What yarn shall I spin to get a meal down today? The hormones have shifted and now I can enjoy the sun again, and I can go about doing chores with the help of some strong iced tea and a smoothie.
She has ordered mushrooms and I will try microdosing again. The only reason I stopped before was anxiety. One day, probably when I was already anxious, I had doubled the dose from one eighth of a gram (the standard) to one quarter of a dose. B eats a whole gram like nothing on a semi-regular basis, so I thought nothing of it. For her, this gram results in a shimmery atmosphere and occasionally some very mild and fleeting little hallucinations. For reference and for those who do not know, a full recreational dose hovers between 2.5 and 3.5 grams depending on the person and the batch. So one gram isn't very much... and the eighth of a gram people are using for depression is almost imperceptible.

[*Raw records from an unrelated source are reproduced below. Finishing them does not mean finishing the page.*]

$ cat config.mk
export PLATFORM = sky130hd
export DESIGN_NAME = ethernet_tx_rx
export DESIGN_NICKNAME = d
export VERILOG_FILES = /design/src/rtl/eth_pkg.sv /design/src/rtl/eth_crc32_step.sv /design/src/rtl/ethernet_tx_rx.sv
export SDC_FILE = /design/constraint.sdc
export NUM_CORES = 2
export LEC_CHECK = 0
export CAP_MARGIN = 20
export CORE_UTILIZATION = 46
export CTS_CLUSTER_DIAMETER = 200
export DETAILED_ROUTE_END_ITERATION = 8
export PLACE_DENSITY = 0.71
export SKIP_CTS_REPAIR_TIMING = 1
export SYNTH_ARGS = -nofsm -noshare
export SYNTH_HDL_FRONTEND = slang
export SYNTH_HIERARCHICAL = 1
export SYNTH_SLANG_ARGS = --single-unit
$ cat constraint.sdc
create_clock -name clk -period 11.4 [get_ports clk]
set_input_delay 2.28 -clock clk [delete_from_list [all_inputs] [get_ports clk]]
set_output_delay 2.28 -clock clk [all_outputs]
set_load 0.05 [all_outputs]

Well, I might have considered on that day that I have a different body and a sensitive body at that. Going up to a quarter (two tiny little pills) from an eighth gave me anxiety and it gave me an odd little buzzing sensation in my head. Yeah, no recreational level psychedelics any time soon for this girl.
So then I said fuck this and gave her back the remainder of the monthly course. I don't believe I took them very long, but the first afterglow Sunday resulted in me rising out of bed, going straight for my journal and writing my ass off. I got all philosophical and everything. So these little mushroom pills do something. I remember feeling creative that day. It's not a silver bullet but nothing is. The plan is to keep doing the AA spiritual stuff, start trying to do a walk every morning as often as I can, and continue the steroid inhaler because guess what. I think it is finally starting to work on the asthma. It took an entire freaking month or more, but I am not wheezing now. Struggling to breathe takes a whopper of energy. So that aspect of long covid is getting treated and there is hope.

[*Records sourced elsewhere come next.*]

--- src/rtl/filter_line_buffer.sv ---
// Single-port line memory: combinational read of the addressed entry, write on
// the clock edge, so a same-cycle read returns the old contents. No backpressure.
module filter_line_buffer
    import filter_window_3x3_pkg::*;
#(
    parameter int DEPTH = 64,
    parameter int AW    = 6
) (
    input  logic          clk,
    input  logic [AW-1:0] addr,
    input  logic          wr_en,
    input  pixel_t        wr_dat,
    output pixel_t        rd_dat
);

    pixel_t mem [DEPTH];

    assign rd_dat = mem[addr];

    // Contents are never reset: every entry is rewritten before it can reach
    // an emitted window.
    always_ff @(posedge clk) begin
        if (wr_en) begin
            mem[addr] <= wr_dat;
        end
    end

endmodule

--- src/rtl/filter_window_3x3.sv ---
// Builds 3x3 windows from a raster pixel stream; window registered 1 cycle after the
// interior pixel is accepted; input stalls only while an unaccepted window is held.
module filter_window_3x3
    import filter_window_3x3_pkg::*;
#(
    parameter int IMG_WIDTH  = 64,
    parameter int IMG_HEIGHT = 64
) (
    input  logic clk,
    input  logic rst,
    filter_window_3x3_if.slave bus
);

    localparam int CW = $clog2(IMG_WIDTH);
    localparam int RW = $clog2(IMG_HEIGHT);

    typedef logic [CW-1:0] col_t;
    typedef logic [RW-1:0] row_t;

    localparam col_t COL_LAST = col_t'(IMG_WIDTH - 1);
    localparam row_t ROW_LAST = row_t'(IMG_HEIGHT - 1);

    col_t    col_q;
    row_t    row_q;
    col_t    col_eff;
    row_t    row_eff;
    logic    accept;
    logic    emit;
    logic    last_pix;
    logic    out_valid_q;
    logic    frame_done_q;
    window_t window_q;
    window_t win_flat;
    pixel_t  line1_rd;
    pixel_t  line2_rd;
    pixel_t  win_q [WIN_SIZE][WIN_SIZE];
    pixel_t  win_d [WIN_SIZE][WIN_SIZE];

    assign bus.in_ready   = !out_valid_q || bus.out_ready;
    assign bus.out_valid  = out_valid_q;
    assign bus.window_out = window_q;
    assign bus.frame_done = frame_done_q;

    assign accept = bus.in_valid && bus.in_ready;

    // Start-of-frame forces position (0,0) whatever the counters say.
    assign col_eff  = bus.in_sof ? '0 : col_q;
    assign row_eff  = bus.in_sof ? '0 : row_q;
    assign emit     = (row_eff >= row_t'(2)) && (col_eff >= col_t'(2));
    assign last_pix = (row_eff == ROW_LAST) && (col_eff == COL_LAST);

    // line1 holds the previous line, line2 the one above it; the old line1
    // entry migrates into line2 as the new pixel overwrites it.
    filter_line_buffer #(.DEPTH(IMG_WIDTH), .AW(CW)) u_line1 (
        .clk    (clk),
        .addr   (col_eff),
        .wr_en  (accept),
        .wr_dat (bus.in_pixel),
        .rd_dat (line1_rd)
    );

    filter_line_buffer #(.DEPTH(IMG_WIDTH), .AW(CW)) u_line2 (
        .clk    (clk),
        .addr   (col_eff),
        .wr_en  (accept),
        .wr_dat (line1_rd),
        .rd_dat (line2_rd)
    );

    always_comb begin
        win_d = win_q;
        for (int i = 0; i < WIN_SIZE; i++) begin
            for (int j = 0; j < WIN_SIZE - 1; j++) begin
                win_d[i][j] = win_q[i][j+1];
            end
        end
        win_d[0][WIN_SIZE-1] = line2_rd;
        win_d[1][WIN_SIZE-1] = line1_rd;
        win_d[2][WIN_SIZE-1] = bus.in_pixel;
    end

    always_comb begin
        win_flat = '0;
        for (int i = 0; i < WIN_SIZE; i++) begin
            for (int j = 0; j < WIN_SIZE; j++) begin
                win_flat[win_bit(i, j) +: PIXEL_W] = win_d[i][j];
            end
        end
    end

    always_ff @(posedge clk or posedge rst) begin
        if (rst) begin
            col_q        <= '0;
            row_q        <= '0;
            win_q        <= '{default: '0};
            window_q     <= '0;
            out_valid_q  <= 1'b0;
            frame_done_q <= 1'b0;
        end else begin
            frame_done_q <= accept && last_pix;
            if (accept) begin
                win_q <= win_d;
                if (col_eff == COL_LAST) begin
                    col_q <= '0;
                    row_q <= (row_eff == ROW_LAST) ? '0 : row_eff + row_t'(1);
                end else begin
                    col_q <= col_eff + col_t'(1);
                    row_q <= row_eff;
                end
            end
            // A fresh window may replace one being transferred this cycle.
            if (accept && emit) begin
                out_valid_q <= 1'b1;
                window_q    <= win_flat;
            end else if (bus.out_ready) begin
                out_valid_q <= 1'b0;
            end
        end
    end

endmodule

--- src/flat_wrapper.sv ---
// flat-port wrapper written by rule: the top's interface ports become plain ports
module filter_window_3x3_flat import filter_window_3x3_pkg::*;
#(
    parameter int IMG_WIDTH  = 64,
    parameter int IMG_HEIGHT = 64
)
  (clk, rst, bus_in_valid, bus_in_pixel, bus_in_sof, bus_out_ready, bus_in_ready, bus_out_valid, bus_window_out, bus_frame_done);
  filter_window_3x3_if bus_i ();
  input  logic clk;
  input  logic rst;
  input wire logic [$bits(bus_i.in_valid)-1:0] bus_in_valid;
  input wire logic [$bits(bus_i.in_pixel)-1:0] bus_in_pixel;
  input wire logic [$bits(bus_i.in_sof)-1:0] bus_in_sof;
  input wire logic [$bits(bus_i.out_ready)-1:0] bus_out_ready;
  output wire logic [$bits(bus_i.in_ready)-1:0] bus_in_ready;
  output wire logic [$bits(bus_i.out_valid)-1:0] bus_out_valid;
  output wire logic [$bits(bus_i.window_out)-1:0] bus_window_out;
  output wire logic [$bits(bus_i.frame_done)-1:0] bus_frame_done;
  assign bus_i.in_valid = bus_in_valid;
  assign bus_i.in_pixel = bus_in_pixel;
  assign bus_i.in_sof = bus_in_sof;
  assign bus_i.out_ready = bus_out_ready;
  assign bus_in_ready = bus_i.in_ready;
  assign bus_out_valid = bus_i.out_valid;
  assign bus_window_out = bus_i.window_out;
  assign bus_frame_done = bus_i.frame_done;
  filter_window_3x3 #(.IMG_WIDTH(IMG_WIDTH), .IMG_HEIGHT(IMG_HEIGHT)) u_core (.clk(clk), .rst(rst), .bus(bus_i));
endmodule
--- config.mk ---
export PLATFORM = sky130hd
export DESIGN_NAME = filter_window_3x3_flat
export DESIGN_NICKNAME = d
export VERILOG_FILES = /design/src/rtl/filter_window_3x3_pkg.sv /design/src/rtl/filter_window_3x3_if.sv /design/src/rtl/filter_line_buffer.sv /design/src/rtl/filter_window_3x3.sv /design/src/flat_wrapper.sv
export SDC_FILE = /design/constraint.sdc
export NUM_CORES = 1
export LEC_CHECK = 0
export CELL_PAD_IN_SITES_DETAIL_PLACEMENT = 1
export CELL_PAD_IN_SITES_GLOBAL_PLACEMENT = 2
export CORE_MARGIN = 2
export CORE_UTILIZATION = 50
export DETAILED_ROUTE_END_ITERATION = 7
export HOLD_SLACK_MARGIN = 0.12
export PLACE_DENSITY_LB_ADDON = 0.25
export SETUP_SLACK_MARGIN = 0.4
export SLEW_MARGIN = 15
export SYNTH_ARGS = -nofsm -noshare
export SYNTH_HDL_FRONTEND = slang
export SYNTH_SLANG_ARGS = --single-unit
--- constraint.sdc ---
create_clock -name clk -period 14 [get_ports clk]
set_input_delay 2.8 -clock clk [delete_from_list [all_inputs] [get_ports clk]]
set_output_delay 2.8 -clock clk [all_outputs]
set_load 0.01 [all_outputs]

It's a little bit of the wild west, this mushroom business. Maybe some folks are being monitored by an open minded doctor who approves this business, but many are not. Although it is a very tiny dose, it is still largely a black market affair. B got herself connected and now I am connected.

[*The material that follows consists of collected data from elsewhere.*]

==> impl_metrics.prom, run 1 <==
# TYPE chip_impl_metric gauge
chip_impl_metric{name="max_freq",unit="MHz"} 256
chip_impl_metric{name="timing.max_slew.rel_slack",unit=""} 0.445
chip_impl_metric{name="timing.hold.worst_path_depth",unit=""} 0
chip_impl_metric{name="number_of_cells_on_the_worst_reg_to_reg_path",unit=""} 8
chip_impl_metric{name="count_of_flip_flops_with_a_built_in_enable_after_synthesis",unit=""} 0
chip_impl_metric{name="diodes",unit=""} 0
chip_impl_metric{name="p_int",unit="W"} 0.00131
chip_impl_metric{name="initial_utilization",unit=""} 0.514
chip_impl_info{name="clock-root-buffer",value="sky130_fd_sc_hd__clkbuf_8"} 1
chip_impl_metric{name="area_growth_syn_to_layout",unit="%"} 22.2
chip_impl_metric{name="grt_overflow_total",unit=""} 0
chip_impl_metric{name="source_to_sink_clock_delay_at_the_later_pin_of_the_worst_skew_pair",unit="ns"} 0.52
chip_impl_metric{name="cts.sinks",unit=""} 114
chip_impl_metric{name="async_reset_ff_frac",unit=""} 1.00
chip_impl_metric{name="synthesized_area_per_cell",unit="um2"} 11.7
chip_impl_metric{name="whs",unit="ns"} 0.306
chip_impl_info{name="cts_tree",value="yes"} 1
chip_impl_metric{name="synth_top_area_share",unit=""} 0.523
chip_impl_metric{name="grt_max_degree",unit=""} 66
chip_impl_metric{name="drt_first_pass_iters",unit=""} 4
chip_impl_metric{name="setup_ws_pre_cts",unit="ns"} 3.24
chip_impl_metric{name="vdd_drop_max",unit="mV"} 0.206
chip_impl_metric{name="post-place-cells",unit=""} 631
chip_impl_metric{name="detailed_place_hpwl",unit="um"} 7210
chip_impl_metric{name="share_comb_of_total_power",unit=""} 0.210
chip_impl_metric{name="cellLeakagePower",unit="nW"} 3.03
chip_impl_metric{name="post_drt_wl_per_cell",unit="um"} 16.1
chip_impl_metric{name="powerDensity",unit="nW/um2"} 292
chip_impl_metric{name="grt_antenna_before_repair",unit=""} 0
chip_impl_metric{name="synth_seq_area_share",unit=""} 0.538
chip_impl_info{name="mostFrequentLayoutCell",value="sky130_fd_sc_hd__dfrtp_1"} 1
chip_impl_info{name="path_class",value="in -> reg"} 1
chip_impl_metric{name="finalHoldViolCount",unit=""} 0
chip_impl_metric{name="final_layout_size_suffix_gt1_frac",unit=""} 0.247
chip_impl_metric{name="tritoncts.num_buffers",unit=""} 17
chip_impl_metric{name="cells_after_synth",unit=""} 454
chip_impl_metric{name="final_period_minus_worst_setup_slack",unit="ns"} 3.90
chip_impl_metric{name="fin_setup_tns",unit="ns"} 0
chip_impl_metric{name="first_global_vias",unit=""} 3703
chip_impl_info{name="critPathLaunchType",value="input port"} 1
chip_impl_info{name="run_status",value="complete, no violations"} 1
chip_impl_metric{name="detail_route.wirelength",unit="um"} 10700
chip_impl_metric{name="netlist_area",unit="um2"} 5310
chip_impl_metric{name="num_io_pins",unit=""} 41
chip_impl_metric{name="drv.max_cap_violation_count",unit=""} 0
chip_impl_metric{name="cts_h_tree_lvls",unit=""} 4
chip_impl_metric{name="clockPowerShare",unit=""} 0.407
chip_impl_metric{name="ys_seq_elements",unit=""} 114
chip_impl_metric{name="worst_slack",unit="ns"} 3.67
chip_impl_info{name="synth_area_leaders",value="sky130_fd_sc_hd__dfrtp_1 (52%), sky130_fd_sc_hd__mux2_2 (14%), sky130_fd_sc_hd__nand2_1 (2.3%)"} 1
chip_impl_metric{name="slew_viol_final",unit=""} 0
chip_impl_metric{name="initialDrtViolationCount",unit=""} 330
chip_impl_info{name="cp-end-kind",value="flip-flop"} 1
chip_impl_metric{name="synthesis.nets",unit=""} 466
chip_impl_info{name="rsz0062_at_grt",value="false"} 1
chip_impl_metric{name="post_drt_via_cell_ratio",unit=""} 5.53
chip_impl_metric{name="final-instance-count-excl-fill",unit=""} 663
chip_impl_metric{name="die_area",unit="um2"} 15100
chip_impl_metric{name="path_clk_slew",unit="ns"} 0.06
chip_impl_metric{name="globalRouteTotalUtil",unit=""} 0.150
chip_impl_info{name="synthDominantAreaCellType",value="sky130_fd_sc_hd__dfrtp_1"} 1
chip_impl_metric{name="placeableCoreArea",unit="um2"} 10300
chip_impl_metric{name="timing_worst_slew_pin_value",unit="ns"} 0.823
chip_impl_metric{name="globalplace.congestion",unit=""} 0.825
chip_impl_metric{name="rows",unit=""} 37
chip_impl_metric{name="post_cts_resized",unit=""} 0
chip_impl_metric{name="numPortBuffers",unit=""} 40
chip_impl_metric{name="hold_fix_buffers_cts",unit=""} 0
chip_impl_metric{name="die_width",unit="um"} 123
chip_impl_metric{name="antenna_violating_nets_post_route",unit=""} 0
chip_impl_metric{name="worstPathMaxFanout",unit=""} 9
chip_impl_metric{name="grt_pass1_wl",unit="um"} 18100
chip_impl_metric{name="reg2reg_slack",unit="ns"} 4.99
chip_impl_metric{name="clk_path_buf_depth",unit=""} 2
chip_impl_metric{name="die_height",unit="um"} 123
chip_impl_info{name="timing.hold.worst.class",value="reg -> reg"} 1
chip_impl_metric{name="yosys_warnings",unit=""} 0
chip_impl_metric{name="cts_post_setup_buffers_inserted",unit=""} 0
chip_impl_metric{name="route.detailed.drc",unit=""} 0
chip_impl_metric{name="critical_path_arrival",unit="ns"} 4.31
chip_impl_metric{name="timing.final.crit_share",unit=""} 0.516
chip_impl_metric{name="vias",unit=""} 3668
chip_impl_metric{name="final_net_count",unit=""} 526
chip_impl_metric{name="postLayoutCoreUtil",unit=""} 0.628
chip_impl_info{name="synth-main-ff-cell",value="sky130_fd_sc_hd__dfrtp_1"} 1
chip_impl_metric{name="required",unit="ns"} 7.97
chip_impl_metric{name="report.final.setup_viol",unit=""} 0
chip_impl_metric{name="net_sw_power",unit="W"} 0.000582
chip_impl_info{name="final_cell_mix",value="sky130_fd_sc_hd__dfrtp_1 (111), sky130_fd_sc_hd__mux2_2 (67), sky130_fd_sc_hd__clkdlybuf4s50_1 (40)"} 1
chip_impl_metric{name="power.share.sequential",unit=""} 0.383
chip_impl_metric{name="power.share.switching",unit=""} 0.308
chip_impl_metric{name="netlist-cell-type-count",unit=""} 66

It's also risky in the sense that you have one day off of it's effects completely. Unlike Lexapro and others, it's not in your system constantly. You have dose day, afterglow day, free day. Then you start the process over again. This is by design, as to avoid building up a tolerance. It's one day on, two days off. Second day results in an afterglow. We are instructed to utilize other tools for that off day, such as Journaling. Which to be fair, you know all mental health patients are supposed to do things besides meds, therapy and all that. But it definitely feels like going rogue and hoping for the best. I have little choice, I gotta keep trying things. Lexapro didn't work and we see how that ended. Vomiting coffee in the morning. Being psycho as usual. Being upset that B was traveling for work. Even though I adore my alone time (pms is not logical...I wanted her around but wanted to be alone too). And finally, a big puddle dive into drink. Fucking PMS always gets me. People without it don't understand. It's so chaotic. And then if you have attachment trauma on top, you're real fun to deal with. Oh yeah, and the pms makes the eating disorder act up. And so does boozing.
Well, I am clear headed today. And I am not going to stop trying. I am not putting anything in the body today except ibuprofen. So first mushroom dose is tomorrow. And I'll keep working on the spirituality. Wow I stopped eating a while back I guess I just needed to write. Sigh. I hate wasting food but this is not happening today.